[What is expected]: Search the entries for the string "assign" and give the number of lines that hold it, nothing more.

[Material provided]:
++++++++

What follows belongs to an exercise in optimizing a design on an open flow for small area; a production flow would make more cautious choices.
The RTL was checked by simulation tests, not by an equivalence proof against the original design.
Power figures rest on the tool's default switching activity, not on a simulated workload.

### design/flow/config.mk
export PLATFORM = sky130hd
export DESIGN_NAME = regfile_mp
export DESIGN_NICKNAME = regfile_mp
export VERILOG_FILES = /design/flow/design.v
export SDC_FILE = /design/flow/constraint.sdc
export NUM_CORES = 8
export LEC_CHECK = 0
export CAP_MARGIN = 20
export CORE_MARGIN = 2
export CORE_UTILIZATION = 30
export SLEW_MARGIN = 20
### design/flow/design.v
module regfile_mp #(
  parameter int XLEN = 32,
  parameter int AW   = 5,
  parameter int NRP  = 2
) (
  input  logic                clk,
  input  logic                rst,
  input  logic [NRP*AW-1:0]   rd_addr,
  output logic [NRP*XLEN-1:0] rd_data,
  output logic [NRP-1:0]      rd_ready,
  input  logic                wa_en,
  input  logic [AW-1:0]       wa_addr,
  input  logic [XLEN-1:0]     wa_data,
  input  logic                wb_en,
  input  logic [AW-1:0]       wb_addr,
  input  logic [XLEN-1:0]     wb_data,
  input  logic                claim_en,
  input  logic [AW-1:0]       claim_addr,
  output logic [AW:0]         pend_cnt
);
  localparam int NREG = 1 << AW;
  logic [XLEN-1:0] mem [NREG];
  logic [NREG-1:0] pending;
  logic [NREG-1:0] pending_next;
  logic            wa_ok;
  logic            wb_ok;
  logic            claim_ok;
  logic            cnt_inc;
  logic            cnt_dec;
  assign wa_ok    = wa_en && (wa_addr != '0);
  assign wb_ok    = wb_en && (wb_addr != '0);
  assign claim_ok = claim_en && (claim_addr != '0);
  assign cnt_inc = claim_ok && !pending[claim_addr];
  assign cnt_dec = wb_ok && pending[wb_addr] && !(claim_ok && (claim_addr == wb_addr));
  always_comb begin
    pending_next = pending;
    if (wb_ok)    pending_next[wb_addr]    = 1'b0;
    if (claim_ok) pending_next[claim_addr] = 1'b1;
  end
  always_ff @(posedge clk or posedge rst) begin
    if (rst) begin
      for (int i = 0; i < NREG; i++) mem[i] <= '0;
      pending  <= '0;
      pend_cnt <= '0;
    end else begin
      if (wb_ok) mem[wb_addr] <= wb_data;
      if (wa_ok) mem[wa_addr] <= wa_data;
      pending  <= pending_next;
      pend_cnt <= pend_cnt + {{AW{1'b0}}, cnt_inc} - {{AW{1'b0}}, cnt_dec};
    end
  end
  always_comb begin : read_mux
    logic [AW-1:0] a;
    a        = '0;
    rd_data  = '0;
    rd_ready = '1;
    for (int k = 0; k < NRP; k++) begin
      a = rd_addr[k*AW +: AW];
      if (!rst && (a != '0)) begin
        rd_data[k*XLEN +: XLEN] = mem[a];
        rd_ready[k]             = !pending[a];
      end
    end
  end
endmodule
### design/flow/run.sh
#!/bin/bash
# synth_recipe.tcl (not shown) runs the flow's synth.tcl, then flattens the netlist and writes it again
# the make line also repeats each setting of config.mk as NAME=value (left out here)
make -C /OpenROAD-flow-scripts/flow DESIGN_CONFIG=/design/flow/config.mk WORK_HOME=/design/flow/orfs CLKGATE_MAP_FILE= SYNTH_SCRIPT=/design/flow/synth_recipe.tcl finish
### design/flow/constraint.sdc
create_clock -name core_clock -period 8.0 [get_ports {clk}]
set_input_delay 1.6000 -clock core_clock [delete_from_list [all_inputs] [get_ports {clk}]]
set_output_delay 1.6000 -clock core_clock [all_outputs]
set_load 0.01 [all_outputs]
==> results.py, run 1 <==
metrics = {
    "clocking": {
        "clock-sinks": 1030,
        "postCtsSetupRepairBufs": 0,
        "tritoncts": "yes",
        "cts_root_buf": "clkbuf_16",
        "clk_latency_ns": 0.81,
        "h-tree-depth": 3,
        "cts_buffers": 119,
        "cts_resized": 0,
        "cts_buffer_depth": 3,
        "cts-hold-fix-buffers": 0,
        "clkSlewWorstSetupHoldPaths_ns": 0.07,
    },
    "die": {
        "rows": 166,
        "start_util_pct": 30.19,
        "fp.dieArea_um2": 209500,
        "ioPinCount": 166,
        "die_w_um": 457.7,
        "coreArea_um2": 204600,
        "fp.dieH_um": 457.7,
    },
    "finish": {
        "nets": 6831,
        "stdcell_count": 9551,
        "fin_area_um2": 71190,
        "drive_above_1_share_pct": 10.66,
        "fillers": 20719,
        "syn2layout_area_growth_pct": 15.26,
    },
    "sta": {
        "rsz0062_at_grt": "false",
        "timing.final.crit_period_ns": 7.459,
        "setup_viol": 0,
        "fin_crit_sh_pct": 93.24,
        "worst_pin_slew_ns": 1.324,
        "drv_slew": 0,
        "max_freq_mhz": 134.1,
        "slew_headroom_pct": 11.03,
        "hold_viol": 0,
        "tns_ns": 0,
        "clock_skew_ns": 0.009333,
        "whs_ns": 0.5195,
    },
    "power": {
        "power_density_nw_per_um2": 250.6,
        "max-vdd-ir-drop_mv": 0.1791,
        "p_leak_nw": 31.43,
        "fin_total_pwr_w": 0.01784,
    },
    "place": {
        "io_buffers": 165,
        "dpl_cell_area_um2": 66920,
        "dpl.hpwl_um": 232800,
        "place.gp.congestion": 1.089,
        "numPlacedInstances": 9276,
    },
    "min_path": {
        "holdPathStages": 1,
        "hold_class": "register to register",
    },
    "setup_path": {
        "rr_worst_depth": 11,
        "crit_path_max_incr_delay_ns": 0.87,
        "cp-start-kind": "input port",
        "cpLargestDelayFamily": "simple AND/OR/NAND/NOR gates",
        "worstSetupPathType": "input port to output port",
        "crit_slowest_cell": "nor2_4",
        "arrival_ns": 5.86,
        "timing.critical_path.buf_inv": 4,
        "crit_top_cell": "buf_4",
        "critPathCaptureType": "output port",
        "crit_chain": "buf_2 > nand2b_1 > nor2_4 > buf_4 > a22o_1 > a221oi_1 > and3_1 > a31oi_1 > buf_4 > clkdlybuf4s50_1",
        "cp_num_cells": 10,
        "cp_max_fo": 20,
        "cp.required_ns": 6.40,
    },
    "global_route": {
        "gr-total-overflow": 0,
        "grt_pass1_wl_um": 516800,
        "grt_pass1_vias": 60088,
        "antenna_found_initial": 48,
        "grt_max_degree": 166,
        "grt_usage_pct": 35.32,
    },
    "yosys": {
        "synth_flop_cell": "dfrtp_1",
        "syn-cell-area_um2": 61760,
        "syn-num-nets": 6973,
        "synth_top_area_share_pct": 41.73,
        "synth_area_leaders": "dfrtp_1 42%, mux2i_1 16%, a22oi_1 9.8%",
        "synth-seq-area-share_pct": 41.73,
        "yosysWarnings": 2,
        "ys_seq_elements": 1030,
        "synth.distinct_cells": 68,
        "async_flop_share_pct": 100.0,
        "synth_edf_count": 0,
        "synth.largest_area_cell": "dfrtp_1",
        "syn_avg_cell_area_um2": 9.001,
        "syn_inst": 6862,
    },
    "flow_run": {
        "maxCapViolCount": 0,
    },
    "detailed_routing": {
        "avgViaCountPerCell": 6.887,
        "via_count": 65773,
        "drc_errors": 0,
        "wl_um": 382900,
        "wl_per_cell_um": 40.09,
        "first_iter_violations": 13722,
        "drt-pass1-iter-count": 13,
        "postRouteAntennaNets": 0,
    },
    "status": {
        "outcome": "finished clean",
    },
}
## cells in the mapped netlist (16+ instances only)
cell type     n
a22oi_1     810
mux4_2       37
a221oi_1     29
dfrtp_1    1030
nor2b_1      26
mux2i_1    1006
inv_1        21
nor2_1      800
buf_4        47
and3_1       19
a222oi_1     25
nand4_1     104
a22o_1       29
ha_1         16
a31oi_1      31
nor3_1       89
nand2_1     600
o21ai_0     392
clkbuf_1    464
o21ai_1      20
a32oi_1      16
nor4_1       21
buf_2       203
nand2b_1     25
a21oi_1     754
nand3_1      71
## sequential cells by signal (all words and copies together), names as in the netlist
register  flops
mem         992
pend_cnt      6
pending      32
## final cells by class
type                       instances  area [um^2]  area share (%)
antenna                           46        115.1          0.1617
clock buffer                     159         3288           4.619
clock inverter                    59        716.9           1.007
inverter                          21        82.58          0.1160
multi-input combinational       5081        33620           47.22
sequential                      1030        25770           36.20
tap                             2688         3363           4.724
timing repair buffer             467         4235           5.949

++++++++

[Task solution]: 5